Who could imagine that judging another favorably brings great benefit to the "judge"?
The Talmud teaches that "He who judges his fellow man favorably, is himself judged favorably." (Shabbat 127b) This means that on a Divine level, G-d will also judge the person in a favorable manner.
In connection to this concept is a Jewish teaching that explains that after 120 years (as we say in French), when a person enters the World of Truth, he is shown a "video" of the deeds and actions of another person and is told to pass judgment. Then, he is shown a "video" of his own life. Voila˙ (as we say in English), he realizes that he performed the same deeds and actions committed in the first "video"; the judgment previously passed on the other person is his own.
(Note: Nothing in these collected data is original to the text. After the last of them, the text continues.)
File: config.mk
export PLATFORM = sky130hd
export DESIGN_NAME = pixel_color
export DESIGN_NICKNAME = d
export VERILOG_FILES = /design/src/common/cam_display_pkg.sv /design/src/source/pixel_color.sv
export SDC_FILE = /design/constraint.sdc
export NUM_CORES = 1
export LEC_CHECK = 0
export ABC_AREA = 1
export BUFFER_PORTS_ARGS = -buffer_cell sky130_fd_sc_hd__buf_2
export CORE_AREA = 2 2 117 85
export CTS_BUF_LIST = sky130_fd_sc_hd__clkbuf_8
export CTS_CLUSTER_DIAMETER = 50
export DETAILED_ROUTE_END_ITERATION = 8
export DIE_AREA = 0 0 119 87
export PLACE_DENSITY_LB_ADDON = 0.15
export SKIP_CTS_REPAIR_TIMING = 1
export SLEW_MARGIN = 20
export SYNTH_ARGS = -nofsm -noshare
export SYNTH_HDL_FRONTEND = slang
export SYNTH_SLANG_ARGS = --single-unit
File: constraint.sdc
create_clock -name clk_25_vga -period 0.8 [get_ports clk_25_vga]
set_input_delay 0.2 -clock clk_25_vga [delete_from_list [all_inputs] [get_ports clk_25_vga]]
set_output_delay 0.2 -clock clk_25_vga [all_outputs]
set_load 0.02 [all_outputs]
File: config.mk
export PLATFORM = sky130hd
export DESIGN_NAME = dcache_req_stage
export DESIGN_NICKNAME = d
export VERILOG_FILES = /design/src/dcache_pkg.sv /design/src/dcache_req_stage.sv
export SDC_FILE = /design/constraint.sdc
export NUM_CORES = 1
export LEC_CHECK = 0
export BUFFER_PORTS_ARGS = -buffer_cell sky130_fd_sc_hd__buf_2
export CORE_AREA = 3 3 76 78
export DETAILED_ROUTE_END_ITERATION = 8
export DIE_AREA = 0 0 79 81
export GPL_TIMING_DRIVEN = 0
export PLACE_DENSITY = 0.82
export SETUP_SLACK_MARGIN = 0.02
export SLEW_MARGIN = 20
export SYNTH_ARGS = -nofsm -noshare
export SYNTH_HDL_FRONTEND = slang
export SYNTH_SLANG_ARGS = --single-unit
File: constraint.sdc
create_clock -name clk_i -period 0.8 [get_ports clk_i]
set_clock_uncertainty 0.2 [all_clocks]
set_input_delay 0.08 -clock clk_i [delete_from_list [all_inputs] [get_ports clk_i]]
set_output_delay 0.08 -clock clk_i [all_outputs]
set_load 0.01 [all_outputs]
File: src/dcache_pkg.sv
/*
  shared definitions for the two-way write-back data cache
  geometry, address field widths and the FSM / bus command enums
  every cache module refers to these through dcache_pkg:: names
*/
package dcache_pkg;

  // ----------------------------------------------------------
  // geometry
  // ----------------------------------------------------------
  localparam int XLEN           = 32;  // data word
  localparam int ADDR_W         = 32;  // byte address
  localparam int BE_W           = XLEN / 8;
  localparam int WAYS           = 2;
  localparam int SETS           = 16;
  localparam int WORDS_PER_LINE = 4;
  localparam int LINE_W         = XLEN * WORDS_PER_LINE;  // 16 byte line

  // address split: tag | index | word | byte
  localparam int BYTE_OFF_W = 2;
  localparam int WORD_OFF_W = 2;
  localparam int IDX_W      = 4;
  localparam int TAG_W      = ADDR_W - IDX_W - WORD_OFF_W - BYTE_OFF_W;
  localparam int WAY_IDX_W  = 1;
  localparam int LFSR_W     = 16;  // replacement random source

  // ----------------------------------------------------------
  // FSM encodings
  // ----------------------------------------------------------
  typedef enum logic [1:0] {
    CTRL_LOOKUP,  // tag compare, hit response
    CTRL_WB,      // dirty victim going out
    CTRL_FILL,    // new line coming in
    CTRL_REPLAY   // re-read arrays after fill
  } ctrl_state_e;

  typedef enum logic [1:0] {
    CMD_NONE,
    CMD_READ_LINE,
    CMD_WRITE_LINE
  } bus_cmd_e;

  typedef enum logic [1:0] {
    BUS_IDLE,
    BUS_WAIT_GNT,
    BUS_BURST
  } bus_state_e;

endpackage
Judaism does not tell us to be non-judgmental. We are encouraged to be very judgmental but to judge favorably. At every opportunity we should judge--favorably. Rabbi S.R. Hirsch declared: "Better that a hundred should be judged too favorably than that one should be wronged in judgment."
The famous codifier of Jewish law, Rabbi Moses Maimonides, goes one step further. He states: "If there is a person you do not know to be either righteous or wicked, and you see him doing or saying something which might be interpreted either favorably or unfavorably, interpret his action favorably and do not suspect him of evil."
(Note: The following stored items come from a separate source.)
**src/hdl/decode_macros.svh**
```systemverilog
/*
 * decode front end widths, buffer depth and architectural register constants
 */
`ifndef DECODE_MACROS_SVH
`define DECODE_MACROS_SVH

// ============================================================
// pipeline widths
// ============================================================
`define FETCH_WIDTH   2
`define DECODE_WIDTH  2
// must stay a power of two
`define IBUF_DEPTH    8

// ============================================================
// data and register widths
// ============================================================
`define XLEN          32
`define AREG_W        5

// ============================================================
// fixed register numbers and csr rj codes
// ============================================================
`define REG_RA        5'd1
`define CSR_RJ_READ   5'd0
`define CSR_RJ_WRITE  5'd1

`endif

```
**src/hdl/decode_pkg.sv**
```systemverilog
/*
 * decode types: instruction word views, pre-decode enums,
 * fetched and decoded entry structs
 */
`default_nettype none
`include "decode_macros.svh"

package decode_pkg;

  // ============================================================
  // instruction word
  // ============================================================
  // register field view, rd in the lowest bits
  typedef struct packed {
    logic [16:0] opcode;
    logic [4:0]  rk;
    logic [4:0]  rj;
    logic [4:0]  rd;
  } instr_reg_t;

  // immediate source view, 26 bits below the major opcode
  typedef struct packed {
    logic [5:0]  major_op;
    logic [25:0] src;
  } instr_imm_t;

  typedef union packed {
    instr_reg_t reg_view;
    instr_imm_t imm_view;
  } instr_u;

  // ============================================================
  // pre-decode classes
  // ============================================================
  typedef enum logic [1:0] {
    SRC_R0 = 2'd0,
    SRC_RD = 2'd1,
    SRC_RJ = 2'd2,
    SRC_RK = 2'd3
  } src_type_e;

  typedef enum logic [1:0] {
    DEST_R0 = 2'd0,
    DEST_RD = 2'd1,
    DEST_JD = 2'd2,
    DEST_RA = 2'd3
  } dest_type_e;

  typedef enum logic [3:0] {
    IMM_NONE = 4'd0,
    IMM_UI5  = 4'd1,
    IMM_UI12 = 4'd2,
    IMM_SI12 = 4'd3,
    IMM_SI14 = 4'd4,
    IMM_SI16 = 4'd5,
    IMM_SI20 = 4'd6,
    IMM_SI26 = 4'd7,
    IMM_PC   = 4'd8
  } imm_type_e;

  typedef enum logic [2:0] {
    PRIV_NONE      = 3'd0,
    PRIV_CSR_XCHG  = 3'd1,
    PRIV_CSR_READ  = 3'd2,
    PRIV_CSR_WRITE = 3'd3,
    PRIV_RDCNTVL   = 3'd4,
    PRIV_RDCNTID   = 3'd5
  } priv_op_e;

  // ============================================================
  // buffer entry and decoded slot
  // ============================================================
  typedef struct packed {
    logic [`XLEN-1:0] pc;
    instr_u           instr;
    src_type_e        src0_type;
    src_type_e        src1_type;
    dest_type_e       dest_type;
    imm_type_e        imm_type;
    priv_op_e         priv_op;
  } fetch_entry_t;

  typedef struct packed {
    logic [`XLEN-1:0]   pc;
    instr_u             instr;
    logic [`AREG_W-1:0] src0;
    logic [`AREG_W-1:0] src1;
    logic [`AREG_W-1:0] dest;
    logic [`XLEN-1:0]   imm;
    priv_op_e           priv_op;
  } decoded_t;

endpackage

`default_nettype wire

```
**src/hdl/decode_frontend.sv**
```systemverilog
/*
 * decode front end top: instruction buffer and two decode slots
 */
`default_nettype none
`timescale 1ns/1ps
`include "decode_macros.svh"

module decode_frontend
  import decode_pkg::*;
(
  input  logic                             clk,
  input  logic                             rst_n,
  input  logic                             flush_i,
  input  logic                             wr_valid_i,
  input  logic [1:0]                       wr_num_i,
  input  fetch_entry_t [`FETCH_WIDTH-1:0]  wr_data_i,
  output logic                             wr_ready_o,
  output logic [`DECODE_WIDTH-1:0]         dec_valid_o,
  output decoded_t [`DECODE_WIDTH-1:0]     dec_o,
  input  logic                             dec_ready_i
);

  fetch_entry_t [`DECODE_WIDTH-1:0] head;

  // ============================================================
  // instruction buffer
  // ============================================================
  inst_buffer #(
    .DEPTH (`IBUF_DEPTH)
  ) u_inst_buffer (
    .clk        (clk),
    .rst_n      (rst_n),
    .flush_i    (flush_i),
    .wr_valid_i (wr_valid_i),
    .wr_num_i   (wr_num_i),
    .wr_data_i  (wr_data_i),
    .wr_ready_o (wr_ready_o),
    .rd_valid_o (dec_valid_o),
    .rd_data_o  (head),
    .rd_ready_i (dec_ready_i)
  );

  // ============================================================
  // decode slots, slot 0 is the oldest
  // ============================================================
  for (genvar k = 0; k < `DECODE_WIDTH; k++) begin : g_slot
    logic [`AREG_W-1:0] src0;
    logic [`AREG_W-1:0] src1;
    logic [`AREG_W-1:0] dest;
    logic [`XLEN-1:0]   imm;
    priv_op_e           priv_op;

    operand_decoder u_operand_decoder (
      .entry_i   (head[k]),
      .src0_o    (src0),
      .src1_o    (src1),
      .dest_o    (dest),
      .priv_op_o (priv_op)
    );

    imm_extender u_imm_extender (
      .instr_i    (head[k].instr),
      .imm_type_i (head[k].imm_type),
      .pc_i       (head[k].pc),
      .imm_o      (imm)
    );

    assign dec_o[k] = '{pc: head[k].pc, instr: head[k].instr, src0: src0, src1: src1,
                        dest: dest, imm: imm, priv_op: priv_op};
  end

endmodule

`default_nettype wire

```
**src/hdl/imm_extender.sv**
```systemverilog
/*
 * immediate field extraction and sign, zero or pc-relative extension
 */
`default_nettype none
`timescale 1ns/1ps
`include "decode_macros.svh"

module imm_extender
  import decode_pkg::*;
(
  input  instr_u           instr_i,
  input  imm_type_e        imm_type_i,
  input  logic [`XLEN-1:0] pc_i,
  output logic [`XLEN-1:0] imm_o
);

  logic [25:0]      src;
  logic [`XLEN-1:0] si20;

  assign src  = instr_i.imm_view.src;
  // shared by lu12i style and pc-relative forms
  assign si20 = {{(`XLEN-20){src[24]}}, src[24:5]};

  always_comb begin
    case (imm_type_i)
      IMM_UI5:  imm_o = {{(`XLEN-5){1'b0}}, src[14:10]};
      IMM_UI12: imm_o = {{(`XLEN-12){1'b0}}, src[21:10]};
      IMM_SI12: imm_o = {{(`XLEN-12){src[21]}}, src[21:10]};
      IMM_SI14: imm_o = {{(`XLEN-14){src[23]}}, src[23:10]};
      IMM_SI16: imm_o = {{(`XLEN-16){src[25]}}, src[25:10]};
      IMM_SI20: imm_o = si20;
      // branch offset, low field holds the upper bits
      IMM_SI26: imm_o = {{(`XLEN-26){src[9]}}, src[9:0], src[25:10]};
      IMM_PC:   imm_o = pc_i + si20;
      default:  imm_o = '0;
    endcase
  end

endmodule

`default_nettype wire

```
**src/hdl/inst_buffer.sv**
```systemverilog
/*
 * circular instruction buffer, up to FETCH_WIDTH writes and
 * DECODE_WIDTH reads per cycle, with flush
 */
`default_nettype none
`timescale 1ns/1ps
`include "decode_macros.svh"

module inst_buffer
  import decode_pkg::*;
#(
  parameter int DEPTH = `IBUF_DEPTH
) (
  input  logic                             clk,
  input  logic                             rst_n,
  input  logic                             flush_i,
  input  logic                             wr_valid_i,
  input  logic [1:0]                       wr_num_i,
  input  fetch_entry_t [`FETCH_WIDTH-1:0]  wr_data_i,
  output logic                             wr_ready_o,
  output logic [`DECODE_WIDTH-1:0]         rd_valid_o,
  output fetch_entry_t [`DECODE_WIDTH-1:0] rd_data_o,
  input  logic                             rd_ready_i
);

  localparam int PTR_W = $clog2(DEPTH);
  localparam int CNT_W = PTR_W + 1;

  fetch_entry_t     mem [DEPTH];
  logic [PTR_W-1:0] wr_ptr;
  logic [PTR_W-1:0] rd_ptr;
  logic [CNT_W-1:0] count;
  logic [CNT_W-1:0] free_cnt;
  logic [CNT_W-1:0] push_num;
  logic [CNT_W-1:0] pop_num;
  logic             wr_fire;

  // ============================================================
  // write side
  // ============================================================
  assign free_cnt   = CNT_W'(DEPTH) - count;
  // room for a full fetch group
  assign wr_ready_o = free_cnt >= CNT_W'(`FETCH_WIDTH);
  // a write in the flush cycle is dropped
  assign wr_fire    = wr_valid_i & wr_ready_o & ~flush_i;
  assign push_num   = wr_fire ? CNT_W'(wr_num_i) : '0;

  // ============================================================
  // read side
  // ============================================================
  // slot k sees the k-th oldest entry, reads wrap with the pointer
  always_comb begin
    pop_num = '0;
    for (int k = 0; k < `DECODE_WIDTH; k++) begin
      rd_valid_o[k] = count > CNT_W'(k);
      rd_data_o[k]  = mem[rd_ptr + PTR_W'(k)];
      if (rd_ready_i && rd_valid_o[k]) begin
        pop_num = pop_num + CNT_W'(1);
      end
    end
  end

  // ============================================================
  // pointers and occupancy
  // ============================================================
  always_ff @(posedge clk or negedge rst_n) begin
    if (!rst_n) begin
      wr_ptr <= '0;
      rd_ptr <= '0;
      count  <= '0;
    end else if (flush_i) begin
      wr_ptr <= '0;
      rd_ptr <= '0;
      count  <= '0;
    end else begin
      wr_ptr <= wr_ptr + push_num[PTR_W-1:0];
      rd_ptr <= rd_ptr + pop_num[PTR_W-1:0];
      count  <= count + push_num - pop_num;
    end
  end

  // entry storage
  // slots 0 .. wr_num_i-1 land at consecutive positions
  always_ff @(posedge clk) begin
    if (wr_fire) begin
      for (int i = 0; i < `FETCH_WIDTH; i++) begin
        if (CNT_W'(i) < push_num) begin
          mem[wr_ptr + PTR_W'(i)] <= wr_data_i[i];
        end
      end
    end
  end

endmodule

`default_nettype wire

```
**src/hdl/operand_decoder.sv**
```systemverilog
/*
 * architectural register selection and privileged op refinement
 * for one decode slot
 */
`default_nettype none
`timescale 1ns/1ps
`include "decode_macros.svh"

module operand_decoder
  import decode_pkg::*;
(
  input  fetch_entry_t       entry_i,
  output logic [`AREG_W-1:0] src0_o,
  output logic [`AREG_W-1:0] src1_o,
  output logic [`AREG_W-1:0] dest_o,
  output priv_op_e           priv_op_o
);

  instr_reg_t fields;

  assign fields = entry_i.instr.reg_view;

  // pick the field a source type names
  function automatic logic [`AREG_W-1:0] sel_src(src_type_e t, instr_reg_t f);
    logic [`AREG_W-1:0] r;
    case (t)
      SRC_RD:  r = f.rd;
      SRC_RJ:  r = f.rj;
      SRC_RK:  r = f.rk;
      default: r = '0;
    endcase
    return r;
  endfunction

  // ============================================================
  // register numbers
  // ============================================================
  assign src0_o = sel_src(entry_i.src0_type, fields);
  assign src1_o = sel_src(entry_i.src1_type, fields);

  always_comb begin
    case (entry_i.dest_type)
      DEST_RD: dest_o = fields.rd;
      // jirl style link register, rj merged into rd
      DEST_JD: dest_o = fields.rj | fields.rd;
      DEST_RA: dest_o = `REG_RA;
      default: dest_o = '0;
    endcase
  end

  // ============================================================
  // privileged op refinement
  // ============================================================
  always_comb begin
    priv_op_o = entry_i.priv_op;
    case (entry_i.priv_op)
      PRIV_CSR_XCHG: begin
        if (fields.rj == `CSR_RJ_READ) begin
          priv_op_o = PRIV_CSR_READ;
        end else if (fields.rj == `CSR_RJ_WRITE) begin
          priv_op_o = PRIV_CSR_WRITE;
        end
      end
      // rdcntvl with a nonzero rj is rdcntid
      PRIV_RDCNTVL: begin
        if (fields.rj != '0) begin
          priv_op_o = PRIV_RDCNTID;
        end
      end
      default: begin
      end
    endcase
  end

endmodule

`default_nettype wire

```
Though coming to these types of conclusions might seem more than a little difficult, our Sages offer us practical advice on how to implement this plan of positive action. "Judge every person--kol adam--on the scale of merit," the Mishna (Avot 1:6) teaches.
"Kol Adam" can be interpreted also as "the whole person" i.e., "Judge the whole person on the scale of merit." Do not see only his faults, but look at the whole person and you will surely find good in him to judge him favorably (Sfat Emet).
When confronted with another person's seeming reprehensible action or deed, consider the entire person. Certainly he has redeeming qualities; assuredly there is a reason for this lapse; or possibly it is not a faux pas (as we say in Yiddish) after all, but rather the observer's lack of omniscience.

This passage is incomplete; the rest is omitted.